Desde hace semanas, sentía lo que los cursis llaman burnout; escribir el artículo del día se me hacía una montaña, las pestañas se acumulaban en la inacabable cascada de ventanillas del Mac, notaba como si el cerebro se me durmiese en cada esquina, e incluso el ocio más ilusionante me provocaba una pereza repentina. A parte de todo esto, y como le ocurre a mucha conciudadanía, estaba enfadado con Barcelona; los guiris han vuelto en masa a Ciutat Vella, tenemos todo el barrio en obras (recordatorio del año que nos falta para las municipales) y, cuando entras en una tienda de El Call y dices “bon dia”, te sientes como un alienígena. A menudo te enfadas con la ciudad y (no hay cosa más repugnantemente barcelonesa) te piras a la segunda residencia para disfrazarte de runner y respirar aire puro, esperando que lo que llamas vida rural, y que de campesina no tiene nada, te cure las crisis y te ayude a meditar sobre el porvenir.
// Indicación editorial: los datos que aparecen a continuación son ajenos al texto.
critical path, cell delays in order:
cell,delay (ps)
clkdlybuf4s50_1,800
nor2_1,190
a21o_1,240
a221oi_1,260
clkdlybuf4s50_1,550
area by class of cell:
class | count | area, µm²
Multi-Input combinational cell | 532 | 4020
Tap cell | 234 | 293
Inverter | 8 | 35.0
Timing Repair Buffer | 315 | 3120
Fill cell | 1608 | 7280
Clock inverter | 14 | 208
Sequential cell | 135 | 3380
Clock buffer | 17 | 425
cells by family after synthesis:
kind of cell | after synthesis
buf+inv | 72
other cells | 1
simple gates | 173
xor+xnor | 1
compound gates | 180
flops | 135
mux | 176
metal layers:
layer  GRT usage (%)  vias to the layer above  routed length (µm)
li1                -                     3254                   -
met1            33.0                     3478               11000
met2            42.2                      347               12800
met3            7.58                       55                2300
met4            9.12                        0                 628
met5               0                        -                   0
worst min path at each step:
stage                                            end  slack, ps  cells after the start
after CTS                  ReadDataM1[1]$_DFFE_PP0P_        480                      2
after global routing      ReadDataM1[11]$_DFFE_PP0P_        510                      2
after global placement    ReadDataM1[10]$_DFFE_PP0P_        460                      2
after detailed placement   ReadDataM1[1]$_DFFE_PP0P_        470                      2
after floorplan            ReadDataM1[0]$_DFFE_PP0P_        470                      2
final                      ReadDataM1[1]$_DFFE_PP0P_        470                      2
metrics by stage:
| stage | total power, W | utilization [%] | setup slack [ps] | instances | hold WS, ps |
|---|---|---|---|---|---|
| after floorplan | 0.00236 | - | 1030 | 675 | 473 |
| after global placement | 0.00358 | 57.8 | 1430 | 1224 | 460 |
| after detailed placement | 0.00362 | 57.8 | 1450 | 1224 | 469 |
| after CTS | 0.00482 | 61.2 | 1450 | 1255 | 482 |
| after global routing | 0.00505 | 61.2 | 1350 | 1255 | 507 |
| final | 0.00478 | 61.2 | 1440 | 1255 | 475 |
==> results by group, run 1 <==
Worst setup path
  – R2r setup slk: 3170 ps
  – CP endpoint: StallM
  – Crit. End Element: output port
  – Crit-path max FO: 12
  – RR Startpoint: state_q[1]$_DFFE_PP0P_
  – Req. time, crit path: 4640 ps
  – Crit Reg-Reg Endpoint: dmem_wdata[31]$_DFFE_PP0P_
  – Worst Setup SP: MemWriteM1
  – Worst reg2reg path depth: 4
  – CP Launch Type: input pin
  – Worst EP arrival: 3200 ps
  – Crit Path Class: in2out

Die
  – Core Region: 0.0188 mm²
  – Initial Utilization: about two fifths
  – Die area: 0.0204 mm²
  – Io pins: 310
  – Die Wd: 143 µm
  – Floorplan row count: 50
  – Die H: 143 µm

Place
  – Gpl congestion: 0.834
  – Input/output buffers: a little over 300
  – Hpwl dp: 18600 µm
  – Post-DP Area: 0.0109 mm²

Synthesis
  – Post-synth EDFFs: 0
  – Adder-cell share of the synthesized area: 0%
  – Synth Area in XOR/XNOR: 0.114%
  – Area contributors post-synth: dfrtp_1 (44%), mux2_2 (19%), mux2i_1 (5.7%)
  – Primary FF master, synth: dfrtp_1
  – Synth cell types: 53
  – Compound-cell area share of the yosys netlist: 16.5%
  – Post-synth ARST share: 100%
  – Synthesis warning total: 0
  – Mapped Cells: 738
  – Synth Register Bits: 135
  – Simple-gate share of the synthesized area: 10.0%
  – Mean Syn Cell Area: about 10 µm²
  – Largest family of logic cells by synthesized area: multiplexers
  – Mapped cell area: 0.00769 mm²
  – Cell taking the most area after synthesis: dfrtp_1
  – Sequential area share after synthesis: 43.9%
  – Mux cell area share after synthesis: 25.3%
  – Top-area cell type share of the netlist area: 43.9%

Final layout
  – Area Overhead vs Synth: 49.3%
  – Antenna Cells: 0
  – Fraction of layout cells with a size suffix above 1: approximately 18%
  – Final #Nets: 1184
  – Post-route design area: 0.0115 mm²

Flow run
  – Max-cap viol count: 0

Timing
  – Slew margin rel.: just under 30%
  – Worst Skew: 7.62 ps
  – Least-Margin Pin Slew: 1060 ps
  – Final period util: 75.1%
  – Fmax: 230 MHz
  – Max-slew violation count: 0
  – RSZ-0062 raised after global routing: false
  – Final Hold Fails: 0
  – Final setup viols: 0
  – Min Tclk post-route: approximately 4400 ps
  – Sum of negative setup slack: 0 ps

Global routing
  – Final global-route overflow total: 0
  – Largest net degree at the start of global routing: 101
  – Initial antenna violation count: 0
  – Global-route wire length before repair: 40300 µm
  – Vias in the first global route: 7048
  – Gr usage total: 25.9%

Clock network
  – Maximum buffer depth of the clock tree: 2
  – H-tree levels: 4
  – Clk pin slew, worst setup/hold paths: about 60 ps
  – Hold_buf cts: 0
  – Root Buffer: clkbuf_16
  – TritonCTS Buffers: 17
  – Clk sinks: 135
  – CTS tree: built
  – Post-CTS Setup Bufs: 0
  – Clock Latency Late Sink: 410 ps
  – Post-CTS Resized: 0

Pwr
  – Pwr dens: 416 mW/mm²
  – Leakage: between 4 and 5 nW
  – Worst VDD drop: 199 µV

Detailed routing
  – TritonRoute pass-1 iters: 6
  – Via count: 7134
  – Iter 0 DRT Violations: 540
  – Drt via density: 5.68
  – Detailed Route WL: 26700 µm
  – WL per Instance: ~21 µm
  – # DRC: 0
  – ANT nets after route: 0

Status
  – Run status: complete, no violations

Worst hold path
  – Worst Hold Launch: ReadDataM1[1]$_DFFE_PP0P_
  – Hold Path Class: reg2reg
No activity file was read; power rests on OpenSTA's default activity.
===== src/rtl/jk_bank_sequencer.sv =====
// Command-driven sequencer for a bank of JK cells: it accepts one op/mask/count command
// and applies the op to the masked cells once per clock until the count runs out or an abort arrives.
module jk_bank_sequencer #(
  parameter int WIDTH = 8,
  parameter int CNT_W = 8
) (
  input  logic             clk,
  input  logic             rst_n,
  input  logic             cmd_valid,
  output logic             cmd_ready,
  input  logic [1:0]       cmd_op,
  input  logic [WIDTH-1:0] cmd_mask,
  input  logic [CNT_W-1:0] cmd_count,
  input  logic             abort,
  output logic             busy,
  output logic             done,
  output logic             aborted,
  output logic [WIDTH-1:0] q,
  output logic [WIDTH-1:0] qn
);

  typedef enum logic [1:0] {
    S_IDLE = 2'd0,
    S_RUN  = 2'd1,
    S_DONE = 2'd2
  } state_t;

  state_t           state;
  state_t           state_nxt;
  logic [1:0]       op_r;
  logic [WIDTH-1:0] mask_r;
  logic [CNT_W-1:0] remaining;
  logic             aborted_r;
  logic             accept;
  logic             apply;
  logic             abort_hit;

  function automatic logic [WIDTH-1:0] jk_next(input logic [WIDTH-1:0] cur,
                                               input logic [1:0]       op,
                                               input logic [WIDTH-1:0] mask);
    logic [WIDTH-1:0] t;
    case (op)
      2'b00:   t = cur;
      2'b01:   t = '0;
      2'b10:   t = '1;
      default: t = ~cur;
    endcase
    return (t & mask) | (cur & ~mask);
  endfunction

  always_ff @(posedge clk or negedge rst_n) begin
    if (!rst_n) state <= S_IDLE;
    else        state <= state_nxt;
  end

  always_comb begin
    state_nxt = state;
    accept    = 1'b0;
    apply     = 1'b0;
    abort_hit = 1'b0;
    case (state)
      S_IDLE: begin
        if (cmd_valid) begin
          accept    = 1'b1;
          state_nxt = S_RUN;
        end
      end
      S_RUN: begin
        // Abort wins over the application scheduled for this edge.
        if (abort) begin
          abort_hit = 1'b1;
          state_nxt = S_DONE;
        end else begin
          apply = 1'b1;
          if (remaining == CNT_W'(1)) state_nxt = S_DONE;
        end
      end
      S_DONE:  state_nxt = S_IDLE;
      default: state_nxt = S_IDLE;
    endcase
  end

  always_ff @(posedge clk or negedge rst_n) begin
    if (!rst_n) begin
      remaining <= '0;
      aborted_r <= 1'b0;
    end else begin
      aborted_r <= abort_hit;
      if (accept)     remaining <= (cmd_count == '0) ? CNT_W'(1) : cmd_count;
      else if (apply) remaining <= remaining - CNT_W'(1);
    end
  end

  always_ff @(posedge clk) begin
    if (accept) begin
      op_r   <= cmd_op;
      mask_r <= cmd_mask;
    end
  end

  always_ff @(posedge clk or negedge rst_n) begin
    if (!rst_n)     q <= '0;
    else if (apply) q <= jk_next(q, op_r, mask_r);
  end

  assign qn        = ~q;
  assign cmd_ready = (state == S_IDLE);
  assign busy      = (state == S_RUN);
  assign done      = (state == S_DONE);
  assign aborted   = aborted_r;

endmodule
[src/rtl/exu_wb_arb.sv]
// Write-back arbiter: merges the non-stallable MUL result stream with ALU results
// onto one register-file write port, buffering losing ALU results in an in-order FIFO.
module exu_wb_arb #(
  parameter int XLEN                = 64,
  parameter int REG_FILE_ADDR_WIDTH = 4,
  parameter int INSTR_LEN           = 64,
  parameter int DEPTH               = 4
) (
  input  logic                           clk,
  input  logic                           rst,
  input  logic                           alu_valid,
  input  logic [XLEN-1:0]                alu_data,
  input  logic [REG_FILE_ADDR_WIDTH-1:0] alu_rd_addr,
  input  logic [XLEN-1:0]                alu_tag,
  input  logic [INSTR_LEN-1:0]           alu_instr,
  input  logic                           mul_valid,
  input  logic [XLEN-1:0]                mul_data,
  input  logic [REG_FILE_ADDR_WIDTH-1:0] mul_rd_addr,
  input  logic [XLEN-1:0]                mul_tag,
  input  logic [INSTR_LEN-1:0]           mul_instr,
  output logic                           wb_valid,
  output logic [XLEN-1:0]                wb_data,
  output logic [REG_FILE_ADDR_WIDTH-1:0] wb_rd_addr,
  output logic [XLEN-1:0]                wb_tag,
  output logic [INSTR_LEN-1:0]           wb_instr,
  output logic                           freeze,
  output logic                           alu_pending,
  output logic                           overflow_err
);

  localparam int PW = $clog2(DEPTH);
  localparam int CW = PW + 1;
  localparam logic [CW-1:0] FULL_LVL   = CW'(DEPTH);
  localparam logic [CW-1:0] FREEZE_LVL = CW'(DEPTH - 1);

  typedef struct packed {
    logic [XLEN-1:0]                data;
    logic [REG_FILE_ADDR_WIDTH-1:0] rd;
    logic [XLEN-1:0]                tag;
    logic [INSTR_LEN-1:0]           instr;
  } entry_t;

  entry_t mem_q [DEPTH];

  entry_t        wb_q, wb_d;
  logic          wb_valid_q, wb_valid_d;
  logic          freeze_q, freeze_d;
  logic          overflow_q, overflow_d;
  logic [CW-1:0] count_q, count_d;
  logic [PW-1:0] wr_ptr_q, wr_ptr_d;
  logic [PW-1:0] rd_ptr_q, rd_ptr_d;

  entry_t mul_e, alu_e;
  logic   fifo_empty, fifo_full, deq, bypass, enq, drop;

  assign mul_e = '{data: mul_data, rd: mul_rd_addr, tag: mul_tag, instr: mul_instr};
  assign alu_e = '{data: alu_data, rd: alu_rd_addr, tag: alu_tag, instr: alu_instr};

  assign fifo_empty = (count_q == '0);
  assign fifo_full  = (count_q == FULL_LVL);
  assign deq        = !mul_valid && !fifo_empty;
  assign bypass     = !mul_valid && fifo_empty && alu_valid;
  // When full, an enqueue is only possible if the head leaves in the same cycle.
  assign enq        = alu_valid && !bypass && (!fifo_full || deq);
  assign drop       = alu_valid && !bypass && fifo_full && !deq;

  always_comb begin
    wb_valid_d = 1'b0;
    wb_d       = wb_q;
    if (mul_valid) begin
      wb_valid_d = 1'b1;
      wb_d       = mul_e;
    end else if (deq) begin
      wb_valid_d = 1'b1;
      wb_d       = mem_q[rd_ptr_q];
    end else if (bypass) begin
      wb_valid_d = 1'b1;
      wb_d       = alu_e;
    end
    count_d    = count_q + CW'(enq) - CW'(deq);
    wr_ptr_d   = enq ? wr_ptr_q + PW'(1) : wr_ptr_q;
    rd_ptr_d   = deq ? rd_ptr_q + PW'(1) : rd_ptr_q;
    freeze_d   = (count_d >= FREEZE_LVL);
    overflow_d = overflow_q | drop;
  end

  always_ff @(posedge clk or posedge rst) begin
    if (rst) begin
      wb_valid_q <= 1'b0;
      wb_q       <= '0;
      freeze_q   <= 1'b0;
      overflow_q <= 1'b0;
      count_q    <= '0;
      wr_ptr_q   <= '0;
      rd_ptr_q   <= '0;
    end else begin
      wb_valid_q <= wb_valid_d;
      wb_q       <= wb_d;
      freeze_q   <= freeze_d;
      overflow_q <= overflow_d;
      count_q    <= count_d;
      wr_ptr_q   <= wr_ptr_d;
      rd_ptr_q   <= rd_ptr_d;
    end
  end

  // Storage needs no reset: occupancy is tracked by count and the pointers.
  always_ff @(posedge clk) begin
    if (enq) mem_q[wr_ptr_q] <= alu_e;
  end

  assign wb_valid     = wb_valid_q;
  assign wb_data      = wb_q.data;
  assign wb_rd_addr   = wb_q.rd;
  assign wb_tag       = wb_q.tag;
  assign wb_instr     = wb_q.instr;
  assign freeze       = freeze_q;
  assign overflow_err = overflow_q;
  assign alu_pending  = (count_q != '0);

endmodule
### config.mk
export PLATFORM = sky130hd
export DESIGN_NAME = collision_responder
export DESIGN_NICKNAME = d
export VERILOG_FILES = /design/src/rtl/collision_responder_pkg.sv /design/src/rtl/collision_responder_immortal_timer.sv /design/src/rtl/collision_responder.sv
export SDC_FILE = /design/constraint.sdc
export NUM_CORES = 1
export LEC_CHECK = 0
export ABC_AREA = 1
export CAP_MARGIN = 10
export CORE_MARGIN = 4
export CORE_UTILIZATION = 49
export CTS_BUF_LIST = sky130_fd_sc_hd__clkbuf_4 sky130_fd_sc_hd__clkbuf_8
export DETAILED_ROUTE_END_ITERATION = 10
export MAX_ROUTING_LAYER = met4
export PLACE_DENSITY = 0.83
export SYNTH_ARGS = -nofsm -noshare
export SYNTH_HDL_FRONTEND = slang
export SYNTH_SLANG_ARGS = --single-unit
### constraint.sdc
create_clock -name clk -period 6.3 [get_ports clk]
set_input_delay 1.575 -clock clk [delete_from_list [all_inputs] [get_ports clk]]
set_output_delay 1.575 -clock clk [all_outputs]
set_load 0.01 [all_outputs]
Hacía mucho tiempo que no me iba una semana de Barcelona. Haciéndolo he comprobado, por enésima y con cara de imbécil, que los barceloneses vocacionales, por mucho que desdeñemos la ciudad y disfrutemos criticando sus peajes, somos incapaces de hacer nada bueno fuera de sus calles. La vida lejos de la ciudad es anestesiante, ideal para justificar las siestas y enrojecerse la piel; pero los barceloneses indígenas somos incapaces de vivir allende los mares (quizás sólo en ciudades como Manhattan, que también son cuadrícula) y cuando deambulamos por el Empordà todos hacemos esa cara de perro mal paseado que se esfuerza por volver a respirar polución cuanto antes mejor. Enfadarse con Barcelona (criticar las obras de Via Laietana y creer que servidor las habría organizado con mucha más pericia que la alcaldesa) forma parte de nuestra ética y del deporte predilecto de cualquier urbanita: me quejo, ergo sum.

Hace meses, incluso años, que los barceloneses nos sentimos especialmente incómodos. Ésta es una ciudad que ha crecido con las ferias y el olimpismo y diría que la falta de una efeméride nos hace carecer de mística. Paralelamente, opino que sucede algo tan sencillo como que nos hacemos mayores y nos complace refunfuñar. En efecto, resulta poco creíble que millones de personas visiten anualmente Barcelona si nuestra ciudad fuese un lugar tan insalubre, poco seguro y nada estimulante. Muchos tenemos la sensación de que Barcelona pierde pistonada en la competición del ránking de ciudades más innovadoras y vivibles del mundo, es cierto, pero a menudo pienso que tampoco nos gustaría vivir en una Silicon Valley europea y que, en el fondo, si Barcelona se convirtiera en una de esas ciudades del norte tan cultas, limpias, ricas y desveladas… acabaríamos huyendo de aquí cansados ​​de tanta civilización, buenos modales, y primer mundo.

Hace una semana, incluso pensé en si debería imitar a muchos coetáneos y amigos que se han ido de Barcelona y que me cantan las gracias de vivir en provincias; todo es más barato (no es muy difícil) y, al fin y al cabo, puedes vivir como un rajá teletrabajando y volviendo una vez a la semana a la capital para recordar lo espantoso que es el tráfico. Con frecuencia he pensado que los colegas tenían razón y que la tarea de escribir podría hacerla igual mientras contemplo un Mediterráneo mucho más azul. Pero hoy, cuando he salido a la parada del Liceu, aunque rodeado de océanos de turistas desvalidos y con un calor desértico, sólo ver la Iglesia del Pi y la belleza de su plaza, era tan feliz que he tenido la tentación de abrazar al grupo de italianos que, as usual, hacían procesión ante la efigie de Santa Eulalia impidiéndome entrar en casa. Después he fumado, desde el balcón, bañando de humo la piedra vetusta del barrio.

Por último, he oído la pulsión incorregible de escribir La Punyalada. En Barcelona, ​​por supuesto.